After the recent election in Austria, the country seems to be on a path towards crypto-Austrofascism turbocharged by the FPÖ. With the deliberately engineered demise of Europe’s communists (first) and social-democratic parties (later), the new political landscape seems to offer the infamous “less of two evils” choice. It is an engineered choice between neoliberalism and globalisation represented through traditional conservative parties on the one hand and xenophobic nationalism represented through new Neo-Nazi parties on the other hand. These are the realities in central Europe in 2018.
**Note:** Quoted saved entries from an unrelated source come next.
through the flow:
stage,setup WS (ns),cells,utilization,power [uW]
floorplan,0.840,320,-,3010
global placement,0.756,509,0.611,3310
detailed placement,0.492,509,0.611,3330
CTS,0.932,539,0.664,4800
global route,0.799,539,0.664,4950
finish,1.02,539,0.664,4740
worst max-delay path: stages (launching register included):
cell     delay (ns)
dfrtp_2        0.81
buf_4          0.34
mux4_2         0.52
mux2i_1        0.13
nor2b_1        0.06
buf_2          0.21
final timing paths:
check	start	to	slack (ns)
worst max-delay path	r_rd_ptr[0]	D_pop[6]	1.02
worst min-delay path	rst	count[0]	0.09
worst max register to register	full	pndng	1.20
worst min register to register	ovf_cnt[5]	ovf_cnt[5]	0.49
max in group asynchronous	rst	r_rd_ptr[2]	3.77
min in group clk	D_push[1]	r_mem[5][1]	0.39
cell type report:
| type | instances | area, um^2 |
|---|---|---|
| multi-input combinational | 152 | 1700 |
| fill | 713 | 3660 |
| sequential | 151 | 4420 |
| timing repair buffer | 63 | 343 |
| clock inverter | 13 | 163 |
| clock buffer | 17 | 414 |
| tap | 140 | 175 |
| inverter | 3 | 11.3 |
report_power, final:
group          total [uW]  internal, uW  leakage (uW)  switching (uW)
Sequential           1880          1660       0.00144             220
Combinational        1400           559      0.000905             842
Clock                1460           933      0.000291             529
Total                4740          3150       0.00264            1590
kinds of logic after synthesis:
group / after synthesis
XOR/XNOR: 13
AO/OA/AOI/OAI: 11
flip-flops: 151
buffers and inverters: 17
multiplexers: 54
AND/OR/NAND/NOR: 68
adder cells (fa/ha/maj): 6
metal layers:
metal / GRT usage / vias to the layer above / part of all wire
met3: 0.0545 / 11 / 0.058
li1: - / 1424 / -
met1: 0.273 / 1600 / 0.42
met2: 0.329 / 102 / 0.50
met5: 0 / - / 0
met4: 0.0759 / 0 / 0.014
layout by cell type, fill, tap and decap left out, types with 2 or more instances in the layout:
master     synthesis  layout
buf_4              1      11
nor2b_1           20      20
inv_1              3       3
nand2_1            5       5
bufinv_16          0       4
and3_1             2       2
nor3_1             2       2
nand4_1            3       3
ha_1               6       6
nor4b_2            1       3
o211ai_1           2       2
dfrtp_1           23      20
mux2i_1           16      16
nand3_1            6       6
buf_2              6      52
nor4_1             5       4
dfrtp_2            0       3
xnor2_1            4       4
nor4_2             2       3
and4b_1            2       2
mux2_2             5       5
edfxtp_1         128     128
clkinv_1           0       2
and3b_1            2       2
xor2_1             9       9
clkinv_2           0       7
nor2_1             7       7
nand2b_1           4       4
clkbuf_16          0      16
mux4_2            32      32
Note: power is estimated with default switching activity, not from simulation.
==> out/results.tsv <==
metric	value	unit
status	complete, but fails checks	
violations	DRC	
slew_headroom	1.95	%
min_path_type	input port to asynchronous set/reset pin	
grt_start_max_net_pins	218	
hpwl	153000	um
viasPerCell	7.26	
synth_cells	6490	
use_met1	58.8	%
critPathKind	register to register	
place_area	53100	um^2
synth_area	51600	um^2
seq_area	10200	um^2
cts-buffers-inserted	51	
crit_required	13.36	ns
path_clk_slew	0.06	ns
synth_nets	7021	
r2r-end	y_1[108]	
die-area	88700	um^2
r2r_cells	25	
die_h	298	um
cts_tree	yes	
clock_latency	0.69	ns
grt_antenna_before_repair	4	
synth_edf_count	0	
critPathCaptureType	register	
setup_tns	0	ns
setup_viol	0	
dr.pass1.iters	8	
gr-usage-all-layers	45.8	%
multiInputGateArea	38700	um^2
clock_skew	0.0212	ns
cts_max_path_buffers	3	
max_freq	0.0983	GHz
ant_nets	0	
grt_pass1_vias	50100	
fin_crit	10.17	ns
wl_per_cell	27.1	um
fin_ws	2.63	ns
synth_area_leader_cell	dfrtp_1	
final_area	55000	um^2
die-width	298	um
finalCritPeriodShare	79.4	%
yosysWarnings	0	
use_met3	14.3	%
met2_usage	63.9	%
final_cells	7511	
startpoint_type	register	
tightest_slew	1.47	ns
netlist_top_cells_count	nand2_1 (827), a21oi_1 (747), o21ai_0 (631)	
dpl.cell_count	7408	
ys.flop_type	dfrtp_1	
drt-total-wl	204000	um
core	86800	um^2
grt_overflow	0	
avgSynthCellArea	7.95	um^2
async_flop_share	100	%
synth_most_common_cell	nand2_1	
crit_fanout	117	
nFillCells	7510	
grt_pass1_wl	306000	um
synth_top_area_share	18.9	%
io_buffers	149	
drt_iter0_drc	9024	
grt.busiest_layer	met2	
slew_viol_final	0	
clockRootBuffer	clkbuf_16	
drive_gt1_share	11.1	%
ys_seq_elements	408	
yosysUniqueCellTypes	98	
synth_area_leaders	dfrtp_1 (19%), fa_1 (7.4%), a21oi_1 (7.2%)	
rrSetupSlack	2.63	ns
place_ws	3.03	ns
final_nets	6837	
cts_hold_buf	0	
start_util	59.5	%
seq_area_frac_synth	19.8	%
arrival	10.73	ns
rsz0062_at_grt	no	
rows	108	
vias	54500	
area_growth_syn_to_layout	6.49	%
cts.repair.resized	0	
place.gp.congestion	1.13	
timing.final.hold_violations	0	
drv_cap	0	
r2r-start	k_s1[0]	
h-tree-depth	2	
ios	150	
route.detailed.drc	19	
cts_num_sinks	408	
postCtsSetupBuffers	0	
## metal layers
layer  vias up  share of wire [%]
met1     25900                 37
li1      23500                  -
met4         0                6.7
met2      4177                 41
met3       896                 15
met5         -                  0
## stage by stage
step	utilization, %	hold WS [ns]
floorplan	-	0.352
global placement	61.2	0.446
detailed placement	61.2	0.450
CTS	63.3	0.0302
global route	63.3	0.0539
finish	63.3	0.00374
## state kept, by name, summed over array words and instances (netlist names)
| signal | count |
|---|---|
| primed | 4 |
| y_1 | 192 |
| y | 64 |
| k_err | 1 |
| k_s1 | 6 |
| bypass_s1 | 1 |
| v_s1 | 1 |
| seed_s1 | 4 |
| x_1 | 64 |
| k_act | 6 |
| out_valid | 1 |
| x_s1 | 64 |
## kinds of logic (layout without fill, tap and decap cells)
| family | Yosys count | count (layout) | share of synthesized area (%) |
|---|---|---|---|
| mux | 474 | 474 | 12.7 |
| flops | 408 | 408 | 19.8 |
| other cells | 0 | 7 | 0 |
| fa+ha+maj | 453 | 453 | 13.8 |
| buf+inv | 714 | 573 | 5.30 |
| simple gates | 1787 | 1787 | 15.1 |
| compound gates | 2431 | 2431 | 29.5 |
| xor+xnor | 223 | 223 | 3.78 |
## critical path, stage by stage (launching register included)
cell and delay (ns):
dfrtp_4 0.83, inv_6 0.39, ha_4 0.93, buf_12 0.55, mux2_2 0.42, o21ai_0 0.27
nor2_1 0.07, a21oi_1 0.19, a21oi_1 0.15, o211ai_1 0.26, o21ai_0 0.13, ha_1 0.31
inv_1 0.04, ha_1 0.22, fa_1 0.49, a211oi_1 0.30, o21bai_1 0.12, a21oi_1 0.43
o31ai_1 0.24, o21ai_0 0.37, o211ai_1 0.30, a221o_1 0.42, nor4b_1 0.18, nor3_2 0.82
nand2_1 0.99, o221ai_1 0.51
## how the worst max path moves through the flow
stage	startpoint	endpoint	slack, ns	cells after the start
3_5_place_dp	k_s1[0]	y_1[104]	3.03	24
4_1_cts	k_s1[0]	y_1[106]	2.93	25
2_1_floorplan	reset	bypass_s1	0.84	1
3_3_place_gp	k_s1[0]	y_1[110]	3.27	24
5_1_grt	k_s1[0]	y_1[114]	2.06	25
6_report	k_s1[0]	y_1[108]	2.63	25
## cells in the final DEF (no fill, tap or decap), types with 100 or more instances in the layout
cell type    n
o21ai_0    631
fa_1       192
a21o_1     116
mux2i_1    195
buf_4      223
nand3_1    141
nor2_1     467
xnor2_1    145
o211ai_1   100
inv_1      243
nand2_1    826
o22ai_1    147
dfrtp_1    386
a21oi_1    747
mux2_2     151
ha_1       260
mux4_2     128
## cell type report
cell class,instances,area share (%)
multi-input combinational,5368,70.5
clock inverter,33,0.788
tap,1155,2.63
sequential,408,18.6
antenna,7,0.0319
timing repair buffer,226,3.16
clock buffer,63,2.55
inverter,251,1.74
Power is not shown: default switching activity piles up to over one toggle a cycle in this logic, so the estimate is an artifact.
===== config.mk =====
export PLATFORM = sky130hd
export DESIGN_NAME = txdata_axis_tx
export DESIGN_NICKNAME = d
export VERILOG_FILES = /design/src/rtl/txaxis_pkg.sv /design/src/rtl/txaxis_skid2.sv /design/src/rtl/txdata_axis_tx.sv
export SDC_FILE = /design/constraint.sdc
export NUM_CORES = 2
export LEC_CHECK = 0
export ABC_CLOCK_PERIOD_IN_PS = 10140
export CAP_MARGIN = 20
export CORE_MARGIN = 1
export CORE_UTILIZATION = 50
export CTS_CLUSTER_SIZE = 14
export DETAILED_ROUTE_END_ITERATION = 10
export PLACE_DENSITY = 0.84
export SYNTH_ARGS = -nofsm -noshare
export SYNTH_HDL_FRONTEND = slang
export SYNTH_HIERARCHICAL = 1
export SYNTH_SLANG_ARGS = --single-unit

===== constraint.sdc =====
create_clock -name rdclk -period 10.14 [get_ports rdclk]
set_input_delay 1.521 -clock rdclk [delete_from_list [all_inputs] [get_ports rdclk]]
set_output_delay 1.521 -clock rdclk [all_outputs]
set_load 0.05 [all_outputs]

===== src/rtl/txaxis_pkg.sv =====
// txaxis_pkg: shared widths, FSM states and tkeep helper for the TX AXIS drain stage
package txaxis_pkg;
    localparam int WIDTH = 256;
    localparam int KEEPW = 32;
    localparam int LENW  = 16;
    typedef enum logic [1:0] {IDLE, LEN_WAIT, STREAM} state_t;
    function automatic logic [31:0] keep_from_len(input logic [4:0] len);
        return (len == 5'd0) ? 32'hFFFF_FFFF : (32'd1 << len) - 32'd1;
    endfunction
endpackage


===== src/rtl/txaxis_skid2.sv =====
// txaxis_skid2: two-entry buffer whose registered head drives the stream outputs
module txaxis_skid2 #(
    parameter int W = 289
) (
    input  logic         clk,
    input  logic         rst,
    input  logic         push,
    input  logic         pop,
    input  logic [W-1:0] din,
    output logic [W-1:0] head,
    output logic [1:0]   occ
);
    logic [W-1:0] ent1;
    // head takes the incoming word when it would be the oldest; otherwise it advances from ent1
    always_ff @(posedge clk) begin
        if (rst) begin
            head <= '0;
            ent1 <= '0;
            occ  <= '0;
        end else begin
            occ <= occ + {1'b0, push} - {1'b0, pop};
            if (push && (occ == 2'd0 || (pop && occ == 2'd1)))
                head <= din;
            else if (pop && occ == 2'd2)
                head <= ent1;
            if (push && (pop ? occ == 2'd2 : occ == 2'd1))
                ent1 <= din;
        end
    end
endmodule


===== src/rtl/txdata_axis_tx.sv =====
// txdata_axis_tx: drains length-framed packets from the TX data FIFO onto an AXI4-Stream master
module txdata_axis_tx #(
    parameter int WIDTH = txaxis_pkg::WIDTH,
    parameter int KEEPW = txaxis_pkg::KEEPW,
    parameter int LENW  = txaxis_pkg::LENW,
    parameter int PTR   = 10
) (
    input  logic             rdclk,
    input  logic             reset,
    input  logic             len_rdempty,
    output logic             len_rden,
    input  logic [LENW-1:0]  len_dataout,
    input  logic             fifo_rdempty,
    input  logic [PTR:0]     fifo_rdusedw,
    output logic             fifo_rden,
    input  logic [WIDTH-1:0] fifo_dataout,
    output logic [WIDTH-1:0] m_axis_tdata,
    output logic [KEEPW-1:0] m_axis_tkeep,
    output logic             m_axis_tlast,
    output logic             m_axis_tvalid,
    input  logic             m_axis_tready,
    output logic             dbg
);
    import txaxis_pkg::*;
    state_t state, nstate;
    logic [11:0] reads_left, outs_left, beats;
    logic [KEEPW-1:0] last_keep;
    logic [LENW:0] len_round;
    logic inflight, inflight_last, pop;
    logic [1:0] occ;
    logic [WIDTH+KEEPW:0] head, din;
    logic unused_rdusedw;
    assign unused_rdusedw = ^fifo_rdusedw;
    assign len_round = {1'b0, len_dataout} + (LENW+1)'(31);
    assign beats = 12'(len_round >> 5);
    assign din = {fifo_dataout, inflight_last ? last_keep : {KEEPW{1'b1}}, inflight_last};
    assign m_axis_tvalid = occ != 2'd0;
    assign pop = m_axis_tvalid & m_axis_tready;
    assign m_axis_tdata = head[WIDTH+KEEPW:KEEPW+1];
    assign m_axis_tkeep = head[KEEPW:1];
    assign m_axis_tlast = head[0] & m_axis_tvalid;
    // state register
    always_ff @(posedge rdclk) begin
        state <= reset ? IDLE : nstate;
    end
    // next state: a packet ends the cycle its tlast beat is accepted
    always_comb begin
        nstate = state == IDLE     ? (len_rdempty ? IDLE : LEN_WAIT)
               : state == LEN_WAIT ? (len_dataout == '0 ? IDLE : STREAM)
               : (pop && outs_left == 12'd1) ? IDLE : STREAM;
    end
    // FIFO pops; data reads are throttled so buffered plus in-flight words never exceed two
    always_comb begin
        len_rden  = !reset && state == IDLE && !len_rdempty;
        fifo_rden = !reset && state == STREAM && reads_left != 12'd0 && !fifo_rdempty &&
                    (({1'b0, occ} + {2'b0, inflight} - {2'b0, pop}) < 3'd2);
        dbg       = state == STREAM;
    end
    // beat counters, final-beat keep and the one-cycle read-latency tracker
    always_ff @(posedge rdclk) begin
        if (reset) begin
            reads_left    <= '0;
            outs_left     <= '0;
            last_keep     <= '0;
            inflight      <= 1'b0;
            inflight_last <= 1'b0;
        end else begin
            inflight      <= fifo_rden;
            inflight_last <= fifo_rden && reads_left == 12'd1;
            if (state == LEN_WAIT) begin
                reads_left <= beats;
                outs_left  <= beats;
                last_keep  <= KEEPW'(keep_from_len(len_dataout[4:0]));
            end else begin
                if (fifo_rden) reads_left <= reads_left - 12'd1;
                if (pop) outs_left <= outs_left - 12'd1;
            end
        end
    end
    txaxis_skid2 #(.W(WIDTH+KEEPW+1)) u_buf (
        .clk  (rdclk),
        .rst  (reset),
        .push (inflight),
        .pop  (pop),
        .din  (din),
        .head (head),
        .occ  (occ)
    );
endmodule


=== Yosys cells after proc, flatten, opt, wreduce, memory -nomap -nowiden ===
Index checks and enable logic that the tools add are counted.

* Register bits after elaboration: 640
* Logic and storage cells: 66

* $add $sub $neg: 8
* Magnitude comparators: 1
* Eq/ne operators: 6
* Shifts and indexed selects: 1
* Mux-type cells: 14
* Bitwise operators: 2
* Reduce and logical (&&, ||, !) cells: 25

{| class="wikitable"
|+ Operators by type and width
! kind !! number
|-
| $mux W289 || 2
|-
| $mux W32 || 2
|-
| $mux W12 || 4
|-
| $shl A1 B5 Y32 const A || 1
|-
| $sub A32 B1 Y32 const B || 1
|-
| $eq A12 B1 Y1 const B || 2
|-
| $sub A12 B1 Y12 const B || 2
|-
| $add A16 B5 Y17 const B || 1
|-
| $logic_not A16 Y1 || 1
|-
| $logic_and A1 B1 Y1 || 12
|-
| $reduce_bool A12 Y1 || 1
|-
| $mux W2 || 4
|-
| $reduce_bool A2 Y1 || 4
|-
| $logic_not A5 Y1 || 1
|-
| $eq A2 B1 Y1 const B || 2
|-
| $eq A2 B2 Y1 const B || 2
|-
| $logic_not A2 Y1 || 2
|-
| $add A2 B1 Y3 || 1
|-
| $logic_not A1 Y1 || 3
|-
| $lt A3 B2 Y1 const B || 1
|-
| $sub A3 B1 Y3 || 1
|-
| $add A2 B1 Y2 || 1
|-
| $and A1 B1 Y1 || 2
|-
| $mux W1 || 2
|-
| 2 further kinds || 2
|}

=== Logic depth before layout (Yosys ltp) ===
* Word-level depth: 7
* Gate-level depth with buffers: 12
* Gate-level depth less buffers: 10

=== Hierarchy ===
Netlist, hierarchy kept.

{| class="wikitable"
|+ By module, submodules not included
! module !! instances !! cells each !! area each (um2) !! sequential area each (um2)
|-
| txaxis_skid2 || 1 || 2942 || 26654.3 || 11611.1
|-
| txdata_axis_tx || 1 || 467 || 3627.2 || 1201.2
|}

=== Worst setup path before layout ===
No wires, ideal clock.

* Kind: in2out
* From: input m_axis_tready
* To: output fifo_rden
* Arrival: 3843 ps
* Data required time: 8619 ps
* Slack: 4776 ps
* Stages on the path: 10
* Cell sequence: o21a_1 > buf_1 > ha_1 > nand2b_1 > fa_1 > nor3b_1 > and3_1 > buf_4 > nand2_1 > inv_2

* Longest elaborated chain between the ends: 4

{| class="wikitable"
|+ Ends and longest elaborated chain
! item !! line !! source
|-
| start, declared || txdata_axis_tx.sv:21 || <nowiki>input logic m_axis_tready,</nowiki>
|-
| $and A1 B1 Y1 || txdata_axis_tx.sv:38 || <nowiki>assign pop = m_axis_tvalid & m_axis_tready;</nowiki>
|-
| via pop || txdata_axis_tx.sv:29 || <nowiki>logic inflight, inflight_last, pop;</nowiki>
|-
| $sub A3 B1 Y3 || txdata_axis_tx.sv:56 || <nowiki>(({1'b0, occ} + {2'b0, inflight} - {2'b0, pop}) < 3'd2);</nowiki>
|-
| $lt A3 B2 Y1 || txdata_axis_tx.sv:56 ||
|-
| $logic_and A1 B1 Y1 || txdata_axis_tx.sv:55 || <nowiki>fifo_rden = !reset && state == STREAM && reads_left != 12'd0 && !fifo_rdempty &&</nowiki>
|-
| end, declared || txdata_axis_tx.sv:15 || <nowiki>output logic fifo_rden,</nowiki>
|}

The timed path passes the listed nets, and every way through them passes these cells.

=== Worst setup path in the final report ===
* From: input m_axis_tready
* To: output fifo_rden

* Longest elaborated chain between the ends: 4

{| class="wikitable"
|+ Ends and longest elaborated chain
! item !! line
|-
| $and A1 B1 Y1 || txdata_axis_tx.sv:38
|-
| $sub A3 B1 Y3 || txdata_axis_tx.sv:56
|-
| $lt A3 B2 Y1 || txdata_axis_tx.sv:56
|-
| $logic_and A1 B1 Y1 || txdata_axis_tx.sv:55
|}

Every way passes these cells.

==> metrics.txt <==
Largest stage delay, worst path 0.83 ns; via count 26900; fin crit share 0.684; die height 248 um; Ys Warns 6; Slew Limit Fails 0; sequential fraction of design power 0.394; utilization after layout 0.637; FILL cells 4827; sequential fraction of the synthesis area 0.423; area leader, netlist dfxtp_1; largest cells by area after synthesis dfxtp_1 (42%), nand2b_1 (13%), mux2i_1 (9.6%); Core Region 59500 sq um; Avg Cell Area, Syn 8.88 sq um; chip width 248 um; Slew HR 0.172; hold path start last_keep[6]; DRT Pass-1 Iters 6; Final Hold Viols 0; final WL 89.9 mm; boundary pin count 581; Switch Pwr 2.29 mW; CTS HTree Levels 3; CTS Hold Bufs 0; post-route total power 6.96 mW; Root Buffer clkbuf_16; starting density of the core 0.509; GRT Overall Usage 0.274; CTS clock-pin slew for the worst setup and hold paths 0.05 ns; status finished, final reports clean; asr flop ratio synth 0; Crit Reg-Reg Startpoint u_buf/occ[1]; cell area after synthesis 30300 sq um; WHS 0.454 ns; post-CTS setup buffers 0; Pwr Density 184 nW/um^2; Syn Nets 3706; Power Internal 4.67 mW; critical path peak fanout 20; CP max-delay cell clkdlybuf4s50_1; final worst-path setup slack 3.21 ns; Detail Route Antenna Nets 0; Remaining DRCs 0; top post-synthesis cells by count dfxtp_1 (640), nand2b_1 (617), inv_1 (302), nand3_1 (302); vias in the first global route 25200; Final min period 6.93 ns; reg-to-reg endpoint u_buf/head[152]; TNS Setup 0 ns; Final GP Congestion 0.879; EDFF count, synth 0; row count 89; clock power share 0.358; PortBufs 569; fmax 0.144 GHz; Worst setup SP type input pin; most common flop cell mapped by yosys dfxtp_1; drt wl/cell 19.7 um; CP dominant cell by count clkdlybuf4s50_1; worst path bufs/invs 3; Post-Place Worst Slack 3.25 ns; Final Setup Violations 0; Leakage 12.5 nW; FF-to-FF setup slack 5.49 ns; Vias/cell 5.90; deepest clock path buffer count 3; Peak VDD IR 0.121 mV; critical path's top delay family buffers and inverters; initial antenna violation count 14; CP endpoint kind primary output; hold endpoint last_keep[6]; post_cts resized 0; Final nets 4019; RSZ-0062 raised after global routing no; critical path arrival 5.41 ns; # clock sinks 640; largest net degree at the start of global routing 286; worst path required time 8.62 ns; Cells after Synth 3409; Tightest Hold Check Type register to register; CTS tree done; most numerous cell in the Yosys netlist dfxtp_1; Yosys top cell area share 0.423; Net Sw Frac 0.329; total gr overflow 0; CTS buffer count 70; die area 61600 sq um; global-route wire length before repair 138 mm; Crit Path Category input pin to primary output; worst path cell trace clkdlybuf4s50_1 > o21a_1 > ha_1 > nand2b_1 > fa_1 > nor3b_1 > and3_1 > nand2_1 > inv_2 > clkdlybuf4s50_1; Synth cell types 67; dpl hpwl 53.2 mm; hold depth 2; synthesis-to-layout area growth 25.1%; # Max-Cap Violations 0; cells on worst reg2reg path 6; Fin Clk Skew 0.0271 ns; Seq cells post-synth 640; Starting DRT DRC Count 2443; layout cell share with drive strength beyond 1 0.0400; combinational power share 0.247; Slew @ Worst Pin 1.24 ns; Worst-Skew Late Latency 0.61 ns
Chauvinism’s march into Austrian state institutions includes the FPÖ’s classical nationalistic demand to leave international organisations, targeting especially those institutions committed to human rights. It includes not just a plan to leave the European Human Rights Convention but also United Nations human rights conventions. This plan exists despite the fact that the European Human Rights Convention is anchored in Austria’s constitution. Soon the constitutional protection might be removed. Austria’s new FPÖ/ÖVP coalition plans to hook up with Austria’s neoliberals – the “Neos” – currently holding 5.3%. Together with the coalition’s 31.5% and 26%, this would secure a two-thirds majority and the ability to change Austria’s constitution. With that, one of Austrofascism’s core dreams might come true.
For many inside the Austrofascist camp, human rights are alien to a country based on homeland, nationalism, race, blood and soil as well as the always dreamed about racist Volksgemeinschaft. In the Volksgemeinschaft, the fasci decides your place in society based on a völkisch-Aryan belonging to the Austro-Germanic community of pure blood. In sharp contrast, Human Rights are seen as simply irrelevant for those believing their life is shaped by national (soil) and racial (blood) forces. Human Rights remain alien to the völkische homeland and to those who love their homeland, their blood and their soil. Today, Austria’s homeland party is the party FPÖ.
Taking a look at the FPÖ’s party programme, a rather different picture from the fasci-idyllic Volksgemeinschaft emerges. What is served up is a skilful assortment of nationalism and neoliberalism. This includes the traditional ideological programme of Austro-Hungarian demagogue, aristocrat and Pinochet supporter Friedrich August von Hayek (“von” indicates royalty). The programme features well-known elements such as reducing the state, lowering taxes for the rich and corporations, cutting welfare provisions, fighting trade unions, and so on. The FPÖ sells its party programme as an “optimisation” of Austria’s welfare state targeting the poor and the illusive “other”.
Traditionally, Nazism, Fascism, and Austrofascism acted strongly, violently, brutally, and quite often rather sadistically against the “other” – the left, the social-democrats, communists, trade unions and so on. Long and behold, the FPÖ’s Austrofascism includes a fight against collective agreements signed between trade unions and employers. Currently, about 98% of all Austrian workers are covered by collective agreements. Since a long time, Austria’s employers have sought to destroy this. A newly empowered Austrofascist party may well support it. Austrofascism and capitalism may just be reflections of what the philosopher Horkheimer said in 1939, “if you don’t want to talk about capitalism then you had better keep quiet about fascism.” Supporting capitalism, the FPÖ’s party programme does not include minimum wage provisions. Why should it? The Anti-Semitic Volksgemeinschaft will take care of those capitalism does not need. Fascism always includes labour camps.